There’s a new couple at the Pittsburgh Zoo & PPG Aquarium.

JD, a young clouded leopard, has been brought in as a partner for Rukai, the zoo announced.

Rukai was born March 14 at the zoo. She is named for a Taiwanese tribe that believes clouded leopards protect them. Kansas, a cub from the Tanganyika Wildlife Park in Wichita, Kan., was brought to Pittsburgh in May to be her companion.

JD, a young clouded leopard, arrived recently to be a potential partner for 7-month-old Rukai. JD, about 5 months old, comes from the Nashville Zoo at Grassmere.

Mammal keeper Mark McDonough said that after a little trepidation, the cats began to bond and play together. Things were going so well inside that they allowed the pair into the outside exhibit, where they’ve been climbing trees and chasing each other.

“This is all good behavior — baby play,” McDonough said.

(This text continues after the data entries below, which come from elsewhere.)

--- src/verilog/cbw_window_cmp.v ---
// Purpose: address compare against one i/o window
// Assumes: base holds bits 31..2, limit holds bits 15..2
// Notes:   purely combinational, one per window and direction
`timescale 1ns/1ps
`include "cbw_consts.vh"

module cbw_window_cmp (
   input  wire [29:0] base_in,
   input  wire [13:0] limit_in,
   input  wire        win_en_in,
   input  wire [31:0] addr_in,
   output wire        hit_out
);

   wire [31:0] base_full;
   wire [15:0] top_full;
   wire        page_eq;
   wire        above_bot;
   wire        below_top;

   assign base_full = {base_in, `CBW_DW_ZEROS};
   // low limit bits count as ones so the top dword is inside
   assign top_full  = {limit_in, `CBW_DW_ONES};
   // page comes only from the base register
   assign page_eq   = addr_in[31:16] == base_full[31:16];
   assign above_bot = addr_in[15:0] >= base_full[15:0];
   assign below_top = addr_in[15:0] <= top_full;
   assign hit_out   = win_en_in & page_eq & above_bot & below_top;

endmodule // cbw_window_cmp
File: config.mk
export PLATFORM = sky130hd
export DESIGN_NAME = ssta_alu
export DESIGN_NICKNAME = d
export VERILOG_FILES = /design/src/common/ssta_pkg.sv /design/src/hdl/ssta_sub_unit.sv /design/src/hdl/ssta_alu.sv
export SDC_FILE = /design/constraint.sdc
export NUM_CORES = 1
export LEC_CHECK = 0
export BUFFER_PORTS_ARGS = -buffer_cell sky130_fd_sc_hd__buf_4
export CAP_MARGIN = 20
export CORE_MARGIN = 2
export CORE_UTILIZATION = 46
export CTS_BUF_LIST = sky130_fd_sc_hd__clkbuf_16
export DETAILED_ROUTE_END_ITERATION = 16
export MAX_ROUTING_LAYER = met4
export PLACE_DENSITY_LB_ADDON = 0.05
export SKIP_LAST_GASP = 1
export SLEW_MARGIN = 20
export SYNTH_ARGS = -nofsm -noshare
export SYNTH_HDL_FRONTEND = slang
export SYNTH_SLANG_ARGS = --single-unit
File: constraint.sdc
create_clock -name core_clk_i -period 3 [get_ports core_clk_i]
set_input_delay 0.3 -clock core_clk_i [delete_from_list [all_inputs] [get_ports core_clk_i]]
set_output_delay 0.3 -clock core_clk_i [all_outputs]
set_load 0.03 [all_outputs]
File: src/common/ssta_pkg.sv
// ssta_pkg: constants, opcodes and register map of the subtract/swap/direction datapath
// assumes an AXI4-Lite master and a decoder/file bank on the same core clock
// What this block does
// - plain subtract: file minus working register
// - destination bit 0 to wreg, 1 to file
// - carry, digit carry clear when wreg exceeds
// - borrow subtract also removes inverted carry
// - swap exchanges nibbles, flags untouched
// - operand 5,6,7 loads direction A,B,C
package ssta_pkg;
    localparam int unsigned DATA_W   = 8;
    localparam int unsigned FADDR_W  = 7;
    localparam int unsigned AXI_AW   = 8;

    typedef enum logic [1:0] {
        SSTA_OP_SUB    = 2'h0,
        SSTA_OP_SUBB   = 2'h1,
        SSTA_OP_SWAP   = 2'h3,
        SSTA_OP_DIR    = 2'h2
    } ssta_op_t;

    // direction register selectors
    localparam logic [6:0] DIR_SEL_A = 7'h05;
    localparam logic [6:0] DIR_SEL_B = 7'h06;
    localparam logic [6:0] DIR_SEL_C = 7'h07;

    // register byte offsets
    localparam logic [7:0] REG_FLAGS = 8'h00;
    localparam logic [7:0] REG_WREG  = 8'h04;
    localparam logic [7:0] REG_DIR_A = 8'h08;
    localparam logic [7:0] REG_DIR_B = 8'h0c;
    localparam logic [7:0] REG_DIR_C = 8'h10;
    localparam logic [7:0] REG_COUNT = 8'h14;

    // flag register fields
    localparam int unsigned FLAG_C_BIT     = 0;
    localparam int unsigned FLAG_DIGIT_BIT = 1;
    localparam int unsigned FLAG_Z_BIT     = 2;

    // reset values
    localparam logic [7:0] WREG_RST = 8'h00;
    localparam logic [7:0] DIR_RST  = 8'hff;
    localparam logic [2:0] FLAGS_RST = 3'h0;

    localparam logic [1:0] AXI_OKAY   = 2'h0;
    localparam logic [1:0] AXI_SLVERR = 2'h2;
endpackage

Clouded leopards are listed as vulnerable, one step below endangered, with fewer than 10,000 left in the wild. Their population began to drastically decline about 15 years ago.

“With this species, we need to introduce males and females very early on in their lifespan for introductions to do well,” he said. “Before a year old is usually what we look at for introducing a male and female together.”

McDonough said the pair won’t breed until both are mature — about 2 years old.

With JD’s arrival, Kansas has moved back to Tanganyika Wildlife Park, according to Karen Vacco, assistant curator of mammals.

“This is the best scenario for all three cubs,” Vacco said. “Kansas now will be able to be with a new mate back in Tanganyika Wildlife Park, and we’re hopeful that JD and Rukai will continue to be a perfect match.”

Brian C. Rittmeyer and Megan Guza are a Tribune-Review staff writers. You can contact Brian at 724-226-4701, [email protected] or via Twitter @BCRittmeyer. You can contact Megan at 412-380-8519, [email protected] or via Twitter @meganguzaTrib.

Brian C. Rittmeyer is a Tribune-Review staff writer. You can contact Brian at 724-226-4701, [email protected] or via Twitter .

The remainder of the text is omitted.